An often overlooked yet critical step, prior to initiating the modernization is to clearly identify your objectives, understand motivations, and establish indicators for success. A reason often stated for modernization is the necessity to retire outdated systems, prompted by difficulties in maintaining older hardware or software, rising support costs, and near end-of-life support contracts. However, outdated technology isn’t reason enough for replacement. A successful modernization strategy prioritizes business goals such as cutting costs, increasing efficiency, and making the most of existing investments. Ultimately, it aims to transform legacy systems into agile, scalable, and flexible environments that deliver tangible business benefits.
Migration path
There are seven migration strategies for moving applications to the cloud, known as the 7 Rs: retire, retain, rehost, relocate, repurchase, replatform, and refactor or rearchitect. Refactoring involves modernizing the application during migration to the cloud and transforming its architecture to use cloud-based capabilities, enhancing agility, performance, and scalability. It is chosen to meet demands for faster development, scalability, and cost reduction. Typical scenarios include overcoming limitations of legacy systems, addressing monolithic application challenges in rapid delivery, managing unmaintainable legacy software, improving testability and security.

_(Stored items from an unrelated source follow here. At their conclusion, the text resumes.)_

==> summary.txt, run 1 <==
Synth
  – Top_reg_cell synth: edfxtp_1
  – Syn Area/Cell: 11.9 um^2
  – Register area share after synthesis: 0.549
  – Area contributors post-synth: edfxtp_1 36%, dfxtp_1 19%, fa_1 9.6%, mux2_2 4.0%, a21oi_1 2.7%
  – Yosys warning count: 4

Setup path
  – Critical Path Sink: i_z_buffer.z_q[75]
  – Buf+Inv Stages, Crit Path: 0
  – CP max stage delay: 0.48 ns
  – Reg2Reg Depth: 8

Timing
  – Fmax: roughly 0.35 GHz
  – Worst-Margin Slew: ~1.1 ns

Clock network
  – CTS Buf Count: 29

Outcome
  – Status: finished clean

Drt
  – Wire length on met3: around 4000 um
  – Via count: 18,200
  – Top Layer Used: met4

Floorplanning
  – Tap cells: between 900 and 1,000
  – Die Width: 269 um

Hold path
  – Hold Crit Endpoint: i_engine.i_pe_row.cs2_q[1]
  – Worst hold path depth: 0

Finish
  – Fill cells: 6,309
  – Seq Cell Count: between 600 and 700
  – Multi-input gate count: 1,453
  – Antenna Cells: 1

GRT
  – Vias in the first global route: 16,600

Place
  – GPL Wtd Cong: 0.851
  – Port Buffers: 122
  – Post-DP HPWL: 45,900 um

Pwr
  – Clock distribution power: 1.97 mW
Context: an optimization exercise on an open-source flow, tuned for small area, a short achievable clock period and few clock cycles per item. The choices shown serve that exercise and are no tape-out recipe. The RTL was checked by simulation tests, not by an equivalence proof against the original design. Power figures rest on the tool's default switching activity, not on a simulated workload.

===== design/flow/config.mk =====
export PLATFORM = sky130hd
export DESIGN_NAME = systolic_array_os
export DESIGN_NICKNAME = systolic_array_os
export VERILOG_FILES = /design/flow/design.v
export SDC_FILE = /design/flow/constraint.sdc
export NUM_CORES = 4
export LEC_CHECK = 0
export CAP_MARGIN = 20
export CORE_MARGIN = 2
export CORE_UTILIZATION = 40
export SLEW_MARGIN = 20

===== design/flow/constraint.sdc =====
create_clock -name core_clock -period 9.0 [get_ports {clk}]
set_input_delay 1.8000 -clock core_clock [delete_from_list [all_inputs] [get_ports {clk}]]
set_output_delay 1.8000 -clock core_clock [all_outputs]
set_load 0.01 [all_outputs]
Background: an optimization exercise with open tools, aiming at small area. Do not read the settings as production practice.
RTL that was checked went through simulation tests only; none was proved equivalent to the original.
No functional check of the RTL was part of runs 1 and 4.
Power and IR drop assume default switching activity. The clock port is modelled as an ideal driver; clocking choices that lean on that would not hold on a real chip.

## flow/design.v

```verilog
package doaq_pkg;
   localparam int OP_W = 2;
   localparam int SLOT_W = 4;
   localparam int DELAY_W = 32;
   localparam int THRESH_W = 20;
   localparam int MODE_W = 2;
   localparam int TIME_BITS = 48;
   localparam int NUM_ALARMS = 16;
   localparam logic [THRESH_W-1:0] THRESH_RESET = 20'd3000;
   localparam logic [OP_W-1:0] OP_SET = 2'd0;
   localparam logic [OP_W-1:0] OP_CANCEL = 2'd1;
   localparam logic [OP_W-1:0] OP_TICK = 2'd2;
endpackage
module deadline_ordered_alarm_queue (
   input  logic                          clock,
   input  logic                          reset,
   input  logic                          start,
   output logic                          busy,
   input  logic [doaq_pkg::OP_W-1:0]     req_op,
   input  logic [doaq_pkg::SLOT_W-1:0]   req_alarm_slot,
   input  logic [doaq_pkg::DELAY_W-1:0]  req_delay_ms,
   input  logic                          csr_wr_en,
   input  logic [doaq_pkg::THRESH_W-1:0] csr_wr_data,
   output logic                          rsp_valid,
   output logic                          rsp_kind,
   output logic [doaq_pkg::SLOT_W-1:0]   rsp_slot_out,
   output logic [doaq_pkg::MODE_W-1:0]   rsp_wake_mode,
   output logic [doaq_pkg::DELAY_W-1:0]  rsp_next_delay_ms,
   output logic                          rsp_last
);
   localparam int N = doaq_pkg::NUM_ALARMS;
   localparam int EW = doaq_pkg::SLOT_W + doaq_pkg::DELAY_W;
   localparam int TB = doaq_pkg::TIME_BITS;
   localparam logic [2:0] S_IDLE = 3'd0;
   localparam logic [2:0] S_WAIT = 3'd1;
   localparam logic [2:0] S_WAITL = 3'd2;
   localparam logic [2:0] S_DEL = 3'd3;
   localparam logic [2:0] S_PICK = 3'd4;
   localparam logic [2:0] S_INS = 3'd5;
   localparam logic [2:0] S_TICK = 3'd6;
   localparam logic [2:0] S_FIN = 3'd7;
   logic [N*EW-1:0]  ring_ff;
   logic [TB-1:0]    tr_ff;
   logic [3:0]       ph_ff;
   logic [3:0]       hd_ff;
   logic             tz_ff;
   logic             adv_ff, adv_in;
   logic             tc_ff;
   logic [4:0]       count_ff, count_in;
   logic [2:0]       state_ff, state_in;
   logic [1:0]       op_ff;
   logic [3:0]       slot_ff;
   logic [EW-1:0]    c_ff, c_in;
   logic             carry_ff, carry_in;
   logic [doaq_pkg::THRESH_W-1:0] thresh_ff;
   logic [EW-1:0]    e0, dec0, o;
   logic [3:0]       lab;
   logic             lab0, lab15, ph15;
   logic             e0_zero, v0, cr, tgt, place, cmp, hsel, adv_pass, relabel;
   logic             accept, fin0, fire, nonempty;
   logic [TB-1:0]    tsnap;
   logic             tmax, tnear;
   logic [2:0]       tchunk;
   logic [3:0]       tsum;
   assign e0 = ring_ff[EW-1:0];
   assign e0_zero = (e0[31:0] == 32'd0);
   assign nonempty = (count_ff != 5'd0);
   assign lab = ph_ff - hd_ff;
   assign lab0 = (lab == 4'd0);
   assign lab15 = (lab == 4'd15);
   assign ph15 = (ph_ff == 4'd15);
   assign v0 = ({1'b0, lab} < count_ff);
   assign fin0 = (state_ff == S_FIN) && lab0;
   assign fire = fin0 && (op_ff == doaq_pkg::OP_TICK) && nonempty && e0_zero;
   assign busy = (state_ff != S_IDLE) && !(fin0 && !fire);
   assign accept = start && !busy;
   assign tsnap = {tr_ff[2:0], tr_ff[TB-1:3]};
   assign tmax = !tz_ff && (tsnap == '1);
   assign tnear = !tz_ff && (tsnap[TB-1:32] == '1);
   assign hsel = (state_ff == S_WAIT) && ph15 && (op_ff == doaq_pkg::OP_SET) && tnear;
   assign adv_pass = (state_ff == S_TICK) && adv_ff;
   assign dec0 = {e0[35:32], e0[31:0] - {31'd0, adv_pass && !e0_zero}};
   assign cmp = (c_ff[31:0] <= (hsel ? ~tsnap[31:0] : e0[31:0]));
   assign cr = (state_ff == S_PICK) ||
               (((state_ff == S_DEL) || (state_ff == S_INS)) && carry_ff);
   assign tgt = (state_ff == S_DEL) && carry_ff && v0 && (e0[35:32] == slot_ff);
   assign place = (state_ff == S_INS) && !carry_ff && (!v0 || cmp);
   assign o = (cr || place) ? c_ff : dec0;
   assign relabel = fire || ((state_ff == S_DEL) && lab15);
   assign tchunk = tz_ff ? 3'd0 : tr_ff[2:0];
   assign tsum = {1'b0, tchunk} + {3'd0, (ph_ff == 4'd0) ? adv_pass : tc_ff};
   always_comb begin
      state_in = state_ff;
      count_in = count_ff;
      carry_in = carry_ff;
      adv_in = adv_ff;
      c_in = c_ff;
      if (cr || place) c_in = dec0;
      if (hsel && !cmp) c_in[31:0] = ~tsnap[31:0];
      case (state_ff)
         S_WAIT: begin
            if (ph15) begin
               adv_in = !tmax;
               state_in = (op_ff == doaq_pkg::OP_TICK) ? S_TICK :
                          (op_ff == 2'd3) ? S_FIN : S_WAITL;
            end
         end
         S_WAITL: begin
            if (lab15) begin
               state_in = S_DEL;
               carry_in = 1'b1;
            end
         end
         S_DEL: begin
            if (tgt) carry_in = 1'b0;
            if (lab15) begin
               count_in = count_ff - {4'd0, !carry_in};
               state_in = (op_ff == doaq_pkg::OP_SET) ? S_PICK : S_FIN;
            end
         end
         S_PICK: begin
            carry_in = 1'b0;
            state_in = S_INS;
         end
         S_INS: begin
            if (place) carry_in = 1'b1;
            if (lab15) begin
               count_in = count_ff + 5'd1;
               state_in = S_FIN;
            end
         end
         S_TICK: if (ph15) state_in = S_FIN;
         S_FIN: begin
            if (fire) count_in = count_ff - 5'd1;
            else if (lab0) state_in = S_IDLE;
         end
         default: ;
      endcase
      if ((state_in == S_FIN) && (state_ff != S_FIN)) c_in = {4'd0, 12'd0, thresh_ff};
      if (accept) begin
         c_in = {req_alarm_slot, req_delay_ms};
         state_in = S_WAIT;
      end
   end
   always_ff @(posedge clock) begin
      if (reset) begin
         state_ff <= S_IDLE;
         count_ff <= '0;
         ph_ff <= '0;
         hd_ff <= '0;
         tz_ff <= 1'b1;
         thresh_ff <= doaq_pkg::THRESH_RESET;
      end else begin
         state_ff <= state_in;
         count_ff <= count_in;
         ph_ff <= ph_ff + 4'd1;
         hd_ff <= hd_ff + {3'd0, relabel};
         if (ph15) tz_ff <= 1'b0;
         if (csr_wr_en) thresh_ff <= csr_wr_data;
      end
   end
   always_ff @(posedge clock) begin
      ring_ff <= {o, ring_ff[N*EW-1:EW]};
      tr_ff <= {tsum[2:0], tr_ff[TB-1:3]};
      tc_ff <= tsum[3];
      c_ff <= c_in;
      carry_ff <= carry_in;
      adv_ff <= adv_in;
      if (accept) begin
         op_ff <= req_op;
         slot_ff <= req_alarm_slot;
      end
   end
   assign rsp_valid = fin0;
   assign rsp_kind = fire;
   assign rsp_last = !fire;
   assign rsp_slot_out = nonempty ? e0[35:32] : 4'd0;
   assign rsp_next_delay_ms = nonempty ? e0[31:0] : 32'd0;
   assign rsp_wake_mode = (!nonempty || fire) ? 2'd0 :
                          (cmp ? 2'd2 : 2'd1);
endmodule
```
This design comes from an exercise in tuning for small area on the open sky130 flow, not from production work.
At most, simulation tests tie the RTL to the original design; equivalence was not proved.
No driver is modelled on the clock port, so clock power and skew are understated where the tree is cut down; a real chip needs a root buffer or a tree.
Power and IR drop assume default switching activity.

v6:
## cube_raster
module cube_raster
#(
    parameter int NUM_LANES       = 10,
    parameter int WORDS_PER_FRAME = 3,
    parameter int BIT_PERIOD      = 20,
    parameter int ONE_HIGH        = 13,
    parameter int ZERO_HIGH       = 6
) (
    input  logic                   clk,
    input  logic                   reset,
    input  logic                   enable_i,
    input  logic                   ack_i,
    input  logic                   pix_valid_i,
    output logic                   pix_ready_o,
    input  cube_pkg::color_t [NUM_LANES-1:0] pix_color_i,    
    input  cube_pkg::dim_t pix_dim_i,
    output logic                   finished_o,
    output logic [NUM_LANES-1:0]   sout_o
);
Size: roughly 520 cells after synthesis, about 110 I/O pins, ~5700 um2 of cells after synthesis.
export LEC_CHECK = 0
export CAP_MARGIN = 20
export CORE_MARGIN = 2
export CORE_UTILIZATION = 40
export SLEW_MARGIN = 20
create_clock -name core_clock -period 5.0 [get_ports {clk}]
run.sh (not shown) runs the stock make flow with config.mk's settings and CLKGATE_MAP_FILE= SYNTH_SCRIPT=/design/flow/synth_recipe.tcl, a recipe that flattens the netlist after the stock synthesis.
v6 reached the end of the flow, and the finished layout is clean on the timing, DRC and antenna checks.
Inputs modified between v6 and v7:
==> flow/flow/run.sh (new file) <==
#!/bin/bash
# Layout flow: the standard flow (standard.sh) with two changes:
#  - port buffers are the smallest buffer, sky130_fd_sc_hd__buf_1
#  - clock tree synthesis inserts no dummy loads
# Every tool's output goes to a log in this folder (and ORFS's own logs).
set -euo pipefail
export BUFFER_PORTS_ARGS="-buffer_cell sky130_fd_sc_hd__buf_1"
export CTS_ARGS="-sink_clustering_enable -repair_clock_nets -dont_use_dummy_load"
bash standard.sh > standard.log 2>&1
==> flow/standard.sh (new file) <==
#!/bin/bash
# synth_recipe.tcl (not shown) runs the flow's synth.tcl, then flattens the netlist and writes it again
# the make line also repeats each setting of config.mk as NAME=value (left out here)
make -C /OpenROAD-flow-scripts/flow DESIGN_CONFIG=/design/flow/config.mk WORK_HOME=/design/flow/orfs CLKGATE_MAP_FILE= SYNTH_SCRIPT=/design/flow/synth_recipe.tcl "${@:-finish}"
removed: flow/run.sh
[summary]
- v7 has completed all stages; timing, DRC and antenna checks passed.
- Summary — post-synthesis to final-layout area growth, v7 relative to v6: lower, by 13 points.
- Number of cells traversed by the worst hold path sits higher in v7 than in v6.
- Between v6 and v7, the via count of the first global-routing pass is higher for v6.
- v7 vs. v6: final worst setup slack down 17 ps; post-layout total power down 190 uW; number of sequential cells in the layout flat; required time of the worst setup path flat.
Function was not checked in any run of this note: the RTL went through the layout flow alone.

This post describes a ten-step approach for refactoring legacy monoliths, based on experiences at Volkswagen AG and AWS (Figure 1). It advocates for decomposing monoliths by business processes and business capabilities followed by applying the strangler fig pattern. This pattern involves a gradual replacement of the legacy system’s functionalities with new services. The goal is a smooth transition, allowing the legacy and modernized systems to coexist until the full replacement is achieved.
Figure 1 – Ten step process flow diagram for refactoring
Step 1 – Understand and outline goals, KPIs for success
Understand and outline both business and technical goals of the modernization initiative to align with the organization’s overall strategic objectives, while identifying key drivers and understanding the primary motivations for modernization such as cost reduction, improved flexibility, enhanced operational efficiency, or specific business objectives, such as shorter cycle times and higher production output.
KPIs for success
To measure the success of modernization, set both business and technical key performance indicators (KPIs) to ensure alignment with customer needs and drive operational excellence. Use the goal, question, metric (GQM) framework to identify objectives and relevant metrics. Metrics can be categorized into two main groups.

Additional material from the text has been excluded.